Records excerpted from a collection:
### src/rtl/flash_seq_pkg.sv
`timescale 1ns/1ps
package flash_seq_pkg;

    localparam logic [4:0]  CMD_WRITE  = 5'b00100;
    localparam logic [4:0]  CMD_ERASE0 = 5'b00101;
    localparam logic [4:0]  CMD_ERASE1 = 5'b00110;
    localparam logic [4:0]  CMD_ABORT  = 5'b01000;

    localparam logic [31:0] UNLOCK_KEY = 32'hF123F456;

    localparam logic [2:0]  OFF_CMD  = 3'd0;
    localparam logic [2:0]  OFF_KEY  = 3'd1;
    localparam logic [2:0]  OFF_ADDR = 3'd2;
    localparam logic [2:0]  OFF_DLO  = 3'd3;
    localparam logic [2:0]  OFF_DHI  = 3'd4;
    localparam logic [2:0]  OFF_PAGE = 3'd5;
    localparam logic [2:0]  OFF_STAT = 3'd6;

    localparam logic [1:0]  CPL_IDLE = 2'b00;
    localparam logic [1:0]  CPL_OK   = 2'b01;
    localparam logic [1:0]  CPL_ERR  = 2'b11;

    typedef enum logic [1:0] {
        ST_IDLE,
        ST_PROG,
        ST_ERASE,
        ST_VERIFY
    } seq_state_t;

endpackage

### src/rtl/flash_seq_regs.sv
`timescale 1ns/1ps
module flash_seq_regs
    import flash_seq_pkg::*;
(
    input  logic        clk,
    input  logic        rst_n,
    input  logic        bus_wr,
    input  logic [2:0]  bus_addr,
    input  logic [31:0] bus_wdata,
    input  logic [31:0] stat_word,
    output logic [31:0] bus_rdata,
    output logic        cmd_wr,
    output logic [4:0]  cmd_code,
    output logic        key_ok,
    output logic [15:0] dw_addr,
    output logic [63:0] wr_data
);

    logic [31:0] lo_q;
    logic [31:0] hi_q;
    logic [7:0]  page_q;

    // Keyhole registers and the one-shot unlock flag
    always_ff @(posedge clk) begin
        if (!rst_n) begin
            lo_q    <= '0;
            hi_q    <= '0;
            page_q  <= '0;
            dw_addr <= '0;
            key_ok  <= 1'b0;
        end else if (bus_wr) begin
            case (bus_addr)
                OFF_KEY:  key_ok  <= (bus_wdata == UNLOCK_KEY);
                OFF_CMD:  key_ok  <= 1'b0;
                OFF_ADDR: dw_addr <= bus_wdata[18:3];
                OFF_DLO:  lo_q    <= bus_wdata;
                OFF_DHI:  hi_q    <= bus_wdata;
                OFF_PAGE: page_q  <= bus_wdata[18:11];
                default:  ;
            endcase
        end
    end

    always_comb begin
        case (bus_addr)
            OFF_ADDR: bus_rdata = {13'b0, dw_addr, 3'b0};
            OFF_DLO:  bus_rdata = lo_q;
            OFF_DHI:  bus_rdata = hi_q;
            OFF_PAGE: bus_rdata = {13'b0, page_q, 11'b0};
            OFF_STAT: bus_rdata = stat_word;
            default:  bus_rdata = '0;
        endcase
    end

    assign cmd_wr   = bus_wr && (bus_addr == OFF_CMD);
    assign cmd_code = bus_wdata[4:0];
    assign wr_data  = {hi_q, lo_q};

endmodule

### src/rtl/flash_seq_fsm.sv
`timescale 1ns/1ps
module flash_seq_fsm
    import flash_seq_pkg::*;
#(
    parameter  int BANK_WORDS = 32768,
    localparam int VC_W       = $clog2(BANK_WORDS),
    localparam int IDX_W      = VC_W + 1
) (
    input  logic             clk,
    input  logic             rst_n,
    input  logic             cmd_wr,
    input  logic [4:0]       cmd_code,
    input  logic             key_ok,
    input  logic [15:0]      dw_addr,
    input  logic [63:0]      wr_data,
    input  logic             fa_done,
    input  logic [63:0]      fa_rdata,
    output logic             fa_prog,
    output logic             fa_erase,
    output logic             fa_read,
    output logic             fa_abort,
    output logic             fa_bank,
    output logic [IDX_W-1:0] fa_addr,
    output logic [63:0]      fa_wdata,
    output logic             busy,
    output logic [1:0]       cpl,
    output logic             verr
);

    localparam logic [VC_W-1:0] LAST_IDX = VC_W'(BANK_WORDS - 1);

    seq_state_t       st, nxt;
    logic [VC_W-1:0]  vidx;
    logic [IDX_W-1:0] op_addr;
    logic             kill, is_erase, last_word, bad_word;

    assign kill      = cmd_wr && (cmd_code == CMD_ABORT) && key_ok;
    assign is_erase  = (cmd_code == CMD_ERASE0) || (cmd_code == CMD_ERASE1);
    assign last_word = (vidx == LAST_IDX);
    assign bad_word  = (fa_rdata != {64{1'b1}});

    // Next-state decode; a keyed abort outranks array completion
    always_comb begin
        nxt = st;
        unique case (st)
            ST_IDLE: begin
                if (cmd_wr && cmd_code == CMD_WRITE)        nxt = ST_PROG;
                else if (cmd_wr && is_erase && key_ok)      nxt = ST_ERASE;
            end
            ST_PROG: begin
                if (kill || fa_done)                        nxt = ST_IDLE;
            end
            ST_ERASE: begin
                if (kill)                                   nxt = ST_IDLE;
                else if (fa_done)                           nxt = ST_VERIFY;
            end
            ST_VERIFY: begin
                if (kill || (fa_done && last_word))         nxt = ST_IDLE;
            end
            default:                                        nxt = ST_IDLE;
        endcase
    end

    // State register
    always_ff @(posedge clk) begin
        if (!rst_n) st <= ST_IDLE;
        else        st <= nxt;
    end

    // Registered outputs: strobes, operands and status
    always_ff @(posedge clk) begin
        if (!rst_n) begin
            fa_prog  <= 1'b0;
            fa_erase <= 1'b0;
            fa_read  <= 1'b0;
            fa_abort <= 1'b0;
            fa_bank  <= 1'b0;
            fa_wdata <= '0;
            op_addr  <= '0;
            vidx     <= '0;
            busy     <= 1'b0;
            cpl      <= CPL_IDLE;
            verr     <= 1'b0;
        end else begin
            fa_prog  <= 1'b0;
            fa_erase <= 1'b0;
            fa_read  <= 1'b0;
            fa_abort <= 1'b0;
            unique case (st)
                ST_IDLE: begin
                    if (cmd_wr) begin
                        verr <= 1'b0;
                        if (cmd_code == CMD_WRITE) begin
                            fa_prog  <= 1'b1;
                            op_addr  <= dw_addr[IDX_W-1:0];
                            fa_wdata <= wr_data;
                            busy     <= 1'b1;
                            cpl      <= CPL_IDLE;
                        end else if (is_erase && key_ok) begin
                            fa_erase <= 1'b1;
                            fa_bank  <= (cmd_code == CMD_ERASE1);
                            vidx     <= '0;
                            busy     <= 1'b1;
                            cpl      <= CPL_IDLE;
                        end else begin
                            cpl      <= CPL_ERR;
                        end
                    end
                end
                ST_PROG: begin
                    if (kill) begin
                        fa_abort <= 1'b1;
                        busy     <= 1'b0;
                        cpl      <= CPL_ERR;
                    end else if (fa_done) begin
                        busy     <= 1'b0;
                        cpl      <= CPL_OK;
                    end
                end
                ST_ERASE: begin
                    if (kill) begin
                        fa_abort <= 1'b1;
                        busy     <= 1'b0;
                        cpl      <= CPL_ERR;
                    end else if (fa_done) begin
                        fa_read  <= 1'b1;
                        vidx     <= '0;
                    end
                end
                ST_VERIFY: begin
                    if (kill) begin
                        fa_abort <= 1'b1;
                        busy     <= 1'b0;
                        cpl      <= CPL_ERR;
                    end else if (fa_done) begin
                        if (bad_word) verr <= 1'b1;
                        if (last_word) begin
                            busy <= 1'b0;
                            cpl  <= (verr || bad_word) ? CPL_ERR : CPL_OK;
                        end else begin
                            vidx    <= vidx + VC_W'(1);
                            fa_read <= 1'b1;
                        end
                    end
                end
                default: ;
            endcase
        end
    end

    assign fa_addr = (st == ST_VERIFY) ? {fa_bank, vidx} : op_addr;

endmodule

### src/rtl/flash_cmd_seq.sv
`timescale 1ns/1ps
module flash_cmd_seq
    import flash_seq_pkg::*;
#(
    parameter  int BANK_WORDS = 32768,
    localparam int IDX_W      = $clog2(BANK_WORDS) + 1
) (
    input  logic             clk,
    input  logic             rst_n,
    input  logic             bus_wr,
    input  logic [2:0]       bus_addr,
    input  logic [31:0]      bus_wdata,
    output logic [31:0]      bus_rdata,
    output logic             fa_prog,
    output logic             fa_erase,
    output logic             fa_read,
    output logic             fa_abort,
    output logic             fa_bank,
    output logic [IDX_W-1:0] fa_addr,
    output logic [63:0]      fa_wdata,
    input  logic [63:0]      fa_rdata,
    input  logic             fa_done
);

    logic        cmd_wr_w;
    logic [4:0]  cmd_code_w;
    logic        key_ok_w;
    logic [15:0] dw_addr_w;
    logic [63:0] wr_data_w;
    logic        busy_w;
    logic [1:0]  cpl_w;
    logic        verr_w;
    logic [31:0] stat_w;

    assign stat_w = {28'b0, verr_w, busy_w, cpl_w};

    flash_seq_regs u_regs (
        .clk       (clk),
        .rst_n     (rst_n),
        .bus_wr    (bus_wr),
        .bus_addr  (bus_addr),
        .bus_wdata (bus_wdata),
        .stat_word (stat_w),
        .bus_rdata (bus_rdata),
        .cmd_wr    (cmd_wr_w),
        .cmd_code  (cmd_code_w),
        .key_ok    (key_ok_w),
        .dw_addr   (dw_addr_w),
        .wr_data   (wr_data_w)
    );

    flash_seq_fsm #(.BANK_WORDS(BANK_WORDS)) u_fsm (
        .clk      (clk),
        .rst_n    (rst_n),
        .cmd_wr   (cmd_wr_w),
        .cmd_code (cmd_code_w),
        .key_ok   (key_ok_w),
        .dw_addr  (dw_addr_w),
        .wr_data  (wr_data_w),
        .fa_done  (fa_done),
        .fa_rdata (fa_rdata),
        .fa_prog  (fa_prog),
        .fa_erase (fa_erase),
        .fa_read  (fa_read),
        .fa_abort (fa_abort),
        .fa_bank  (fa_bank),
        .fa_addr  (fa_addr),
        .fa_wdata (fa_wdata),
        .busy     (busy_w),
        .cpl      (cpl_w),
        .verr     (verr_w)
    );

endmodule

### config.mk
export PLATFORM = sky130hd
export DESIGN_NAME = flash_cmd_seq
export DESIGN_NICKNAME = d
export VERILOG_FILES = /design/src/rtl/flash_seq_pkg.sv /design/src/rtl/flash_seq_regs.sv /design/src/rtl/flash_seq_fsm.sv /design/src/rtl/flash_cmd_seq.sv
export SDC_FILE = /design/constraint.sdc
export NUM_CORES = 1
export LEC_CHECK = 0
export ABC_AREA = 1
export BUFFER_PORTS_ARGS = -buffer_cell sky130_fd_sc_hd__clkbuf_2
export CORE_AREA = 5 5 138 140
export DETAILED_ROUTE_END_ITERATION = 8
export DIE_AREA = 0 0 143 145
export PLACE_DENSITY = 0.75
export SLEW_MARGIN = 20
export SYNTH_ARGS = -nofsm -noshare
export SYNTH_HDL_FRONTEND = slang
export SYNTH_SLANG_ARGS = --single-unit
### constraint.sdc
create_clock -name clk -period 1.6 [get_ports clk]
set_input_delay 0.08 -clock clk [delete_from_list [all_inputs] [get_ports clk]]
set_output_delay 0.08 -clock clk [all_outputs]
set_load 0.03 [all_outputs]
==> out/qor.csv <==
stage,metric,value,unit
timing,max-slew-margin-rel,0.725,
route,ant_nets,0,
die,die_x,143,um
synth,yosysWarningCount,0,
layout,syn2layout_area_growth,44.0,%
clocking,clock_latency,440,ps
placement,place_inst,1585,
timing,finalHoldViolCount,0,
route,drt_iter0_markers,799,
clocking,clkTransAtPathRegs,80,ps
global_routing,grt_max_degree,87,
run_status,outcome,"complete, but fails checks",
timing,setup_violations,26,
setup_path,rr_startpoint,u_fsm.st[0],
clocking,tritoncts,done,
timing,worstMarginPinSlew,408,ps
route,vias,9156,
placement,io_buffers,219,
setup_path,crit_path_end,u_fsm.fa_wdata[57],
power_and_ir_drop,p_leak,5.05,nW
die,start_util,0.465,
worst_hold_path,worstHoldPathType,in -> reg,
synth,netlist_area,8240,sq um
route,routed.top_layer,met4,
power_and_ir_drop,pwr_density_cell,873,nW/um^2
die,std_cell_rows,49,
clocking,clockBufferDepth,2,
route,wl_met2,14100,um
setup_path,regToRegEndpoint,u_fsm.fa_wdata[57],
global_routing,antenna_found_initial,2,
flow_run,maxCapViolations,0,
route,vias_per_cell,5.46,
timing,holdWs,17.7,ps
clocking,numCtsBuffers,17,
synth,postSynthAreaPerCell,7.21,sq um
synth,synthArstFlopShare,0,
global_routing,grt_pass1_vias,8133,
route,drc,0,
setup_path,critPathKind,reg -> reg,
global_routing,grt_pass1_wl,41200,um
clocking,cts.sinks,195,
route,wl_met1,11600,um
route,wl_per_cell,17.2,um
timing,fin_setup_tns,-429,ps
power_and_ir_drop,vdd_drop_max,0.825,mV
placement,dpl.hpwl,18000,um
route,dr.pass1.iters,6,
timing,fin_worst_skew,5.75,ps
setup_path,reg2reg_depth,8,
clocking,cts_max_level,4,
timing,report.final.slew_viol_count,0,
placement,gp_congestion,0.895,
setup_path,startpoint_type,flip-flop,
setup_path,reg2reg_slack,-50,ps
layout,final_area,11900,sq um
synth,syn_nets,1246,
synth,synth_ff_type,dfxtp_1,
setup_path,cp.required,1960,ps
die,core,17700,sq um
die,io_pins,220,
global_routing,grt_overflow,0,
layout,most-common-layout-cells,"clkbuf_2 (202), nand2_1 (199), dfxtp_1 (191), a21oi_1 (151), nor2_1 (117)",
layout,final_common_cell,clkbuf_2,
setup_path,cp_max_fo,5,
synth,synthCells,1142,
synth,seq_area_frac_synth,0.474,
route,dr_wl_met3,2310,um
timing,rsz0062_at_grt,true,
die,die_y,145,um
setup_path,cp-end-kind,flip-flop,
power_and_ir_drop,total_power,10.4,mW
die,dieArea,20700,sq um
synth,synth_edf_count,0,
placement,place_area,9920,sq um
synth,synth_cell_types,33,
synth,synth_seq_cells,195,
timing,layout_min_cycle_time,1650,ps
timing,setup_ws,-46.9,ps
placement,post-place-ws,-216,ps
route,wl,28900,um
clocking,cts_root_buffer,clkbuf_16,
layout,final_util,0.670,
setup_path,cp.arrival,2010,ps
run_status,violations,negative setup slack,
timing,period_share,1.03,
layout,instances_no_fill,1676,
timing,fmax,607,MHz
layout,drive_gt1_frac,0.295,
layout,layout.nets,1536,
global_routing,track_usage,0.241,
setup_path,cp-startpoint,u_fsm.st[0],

==

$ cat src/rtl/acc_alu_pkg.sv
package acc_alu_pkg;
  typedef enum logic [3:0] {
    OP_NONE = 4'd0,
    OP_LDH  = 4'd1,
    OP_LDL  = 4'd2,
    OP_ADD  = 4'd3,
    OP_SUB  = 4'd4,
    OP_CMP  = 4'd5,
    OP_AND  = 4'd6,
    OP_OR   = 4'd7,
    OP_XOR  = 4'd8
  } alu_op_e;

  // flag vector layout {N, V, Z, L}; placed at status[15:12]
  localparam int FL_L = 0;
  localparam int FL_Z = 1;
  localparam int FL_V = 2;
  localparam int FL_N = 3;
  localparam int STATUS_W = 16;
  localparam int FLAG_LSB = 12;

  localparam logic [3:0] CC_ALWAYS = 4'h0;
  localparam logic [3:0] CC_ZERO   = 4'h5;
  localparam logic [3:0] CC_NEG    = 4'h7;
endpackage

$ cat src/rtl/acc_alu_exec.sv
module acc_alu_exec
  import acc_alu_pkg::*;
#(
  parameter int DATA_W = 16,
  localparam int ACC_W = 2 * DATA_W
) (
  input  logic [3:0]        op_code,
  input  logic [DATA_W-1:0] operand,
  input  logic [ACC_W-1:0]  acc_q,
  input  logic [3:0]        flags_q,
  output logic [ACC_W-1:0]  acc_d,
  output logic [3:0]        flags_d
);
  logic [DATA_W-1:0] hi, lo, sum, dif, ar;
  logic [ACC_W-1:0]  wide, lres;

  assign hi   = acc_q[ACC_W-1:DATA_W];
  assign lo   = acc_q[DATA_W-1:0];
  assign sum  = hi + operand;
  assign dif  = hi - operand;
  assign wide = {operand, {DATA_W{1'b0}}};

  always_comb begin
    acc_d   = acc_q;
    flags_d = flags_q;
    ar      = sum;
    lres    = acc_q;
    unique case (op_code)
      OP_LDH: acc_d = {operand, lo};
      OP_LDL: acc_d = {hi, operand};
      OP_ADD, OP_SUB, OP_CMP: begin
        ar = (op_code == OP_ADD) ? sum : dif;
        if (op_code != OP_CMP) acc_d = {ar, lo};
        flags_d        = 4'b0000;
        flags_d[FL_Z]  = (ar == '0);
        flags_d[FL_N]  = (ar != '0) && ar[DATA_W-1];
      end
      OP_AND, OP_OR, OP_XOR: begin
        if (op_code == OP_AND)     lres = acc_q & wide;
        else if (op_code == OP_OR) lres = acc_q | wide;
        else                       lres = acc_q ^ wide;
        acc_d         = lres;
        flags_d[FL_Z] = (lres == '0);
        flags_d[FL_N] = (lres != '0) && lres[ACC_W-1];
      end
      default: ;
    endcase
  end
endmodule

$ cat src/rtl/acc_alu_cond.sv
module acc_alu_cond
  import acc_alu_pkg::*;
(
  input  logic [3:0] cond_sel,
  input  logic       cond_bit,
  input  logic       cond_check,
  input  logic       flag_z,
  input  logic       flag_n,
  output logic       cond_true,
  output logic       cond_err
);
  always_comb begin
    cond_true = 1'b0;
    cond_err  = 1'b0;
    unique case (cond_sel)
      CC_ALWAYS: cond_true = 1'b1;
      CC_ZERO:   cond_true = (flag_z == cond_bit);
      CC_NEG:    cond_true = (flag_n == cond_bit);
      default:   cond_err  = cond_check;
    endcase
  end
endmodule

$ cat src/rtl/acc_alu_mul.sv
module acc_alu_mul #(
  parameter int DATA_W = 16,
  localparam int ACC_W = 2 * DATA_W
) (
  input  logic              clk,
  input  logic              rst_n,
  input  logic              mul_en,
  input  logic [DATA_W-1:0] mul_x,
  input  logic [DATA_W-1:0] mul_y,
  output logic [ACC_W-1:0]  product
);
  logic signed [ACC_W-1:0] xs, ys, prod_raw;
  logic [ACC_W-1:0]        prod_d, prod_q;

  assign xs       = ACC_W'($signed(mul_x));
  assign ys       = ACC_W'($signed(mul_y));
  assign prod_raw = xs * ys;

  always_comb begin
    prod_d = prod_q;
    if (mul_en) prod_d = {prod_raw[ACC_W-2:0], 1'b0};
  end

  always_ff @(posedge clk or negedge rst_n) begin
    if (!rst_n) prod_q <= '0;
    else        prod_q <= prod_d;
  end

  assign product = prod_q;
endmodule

_Problem to work on_:
When the line with "flash_seq_fsm #(.BANK_WORDS(BANK_WORDS)) u_fsm" is reached in the data above, start copying there, and copy each line exactly until the line with "clocking,clkTransAtPathRegs,80,ps" has been copied; copy nothing else.

_Exercise response_:
    flash_seq_fsm #(.BANK_WORDS(BANK_WORDS)) u_fsm (
        .clk      (clk),
        .rst_n    (rst_n),
        .cmd_wr   (cmd_wr_w),
        .cmd_code (cmd_code_w),
        .key_ok   (key_ok_w),
        .dw_addr  (dw_addr_w),
        .wr_data  (wr_data_w),
        .fa_done  (fa_done),
        .fa_rdata (fa_rdata),
        .fa_prog  (fa_prog),
        .fa_erase (fa_erase),
        .fa_read  (fa_read),
        .fa_abort (fa_abort),
        .fa_bank  (fa_bank),
        .fa_addr  (fa_addr),
        .fa_wdata (fa_wdata),
        .busy     (busy_w),
        .cpl      (cpl_w),
        .verr     (verr_w)
    );

endmodule

### config.mk
export PLATFORM = sky130hd
export DESIGN_NAME = flash_cmd_seq
export DESIGN_NICKNAME = d
export VERILOG_FILES = /design/src/rtl/flash_seq_pkg.sv /design/src/rtl/flash_seq_regs.sv /design/src/rtl/flash_seq_fsm.sv /design/src/rtl/flash_cmd_seq.sv
export SDC_FILE = /design/constraint.sdc
export NUM_CORES = 1
export LEC_CHECK = 0
export ABC_AREA = 1
export BUFFER_PORTS_ARGS = -buffer_cell sky130_fd_sc_hd__clkbuf_2
export CORE_AREA = 5 5 138 140
export DETAILED_ROUTE_END_ITERATION = 8
export DIE_AREA = 0 0 143 145
export PLACE_DENSITY = 0.75
export SLEW_MARGIN = 20
export SYNTH_ARGS = -nofsm -noshare
export SYNTH_HDL_FRONTEND = slang
export SYNTH_SLANG_ARGS = --single-unit
### constraint.sdc
create_clock -name clk -period 1.6 [get_ports clk]
set_input_delay 0.08 -clock clk [delete_from_list [all_inputs] [get_ports clk]]
set_output_delay 0.08 -clock clk [all_outputs]
set_load 0.03 [all_outputs]
==> out/qor.csv <==
stage,metric,value,unit
timing,max-slew-margin-rel,0.725,
route,ant_nets,0,
die,die_x,143,um
synth,yosysWarningCount,0,
layout,syn2layout_area_growth,44.0,%
clocking,clock_latency,440,ps
placement,place_inst,1585,
timing,finalHoldViolCount,0,
route,drt_iter0_markers,799,
clocking,clkTransAtPathRegs,80,ps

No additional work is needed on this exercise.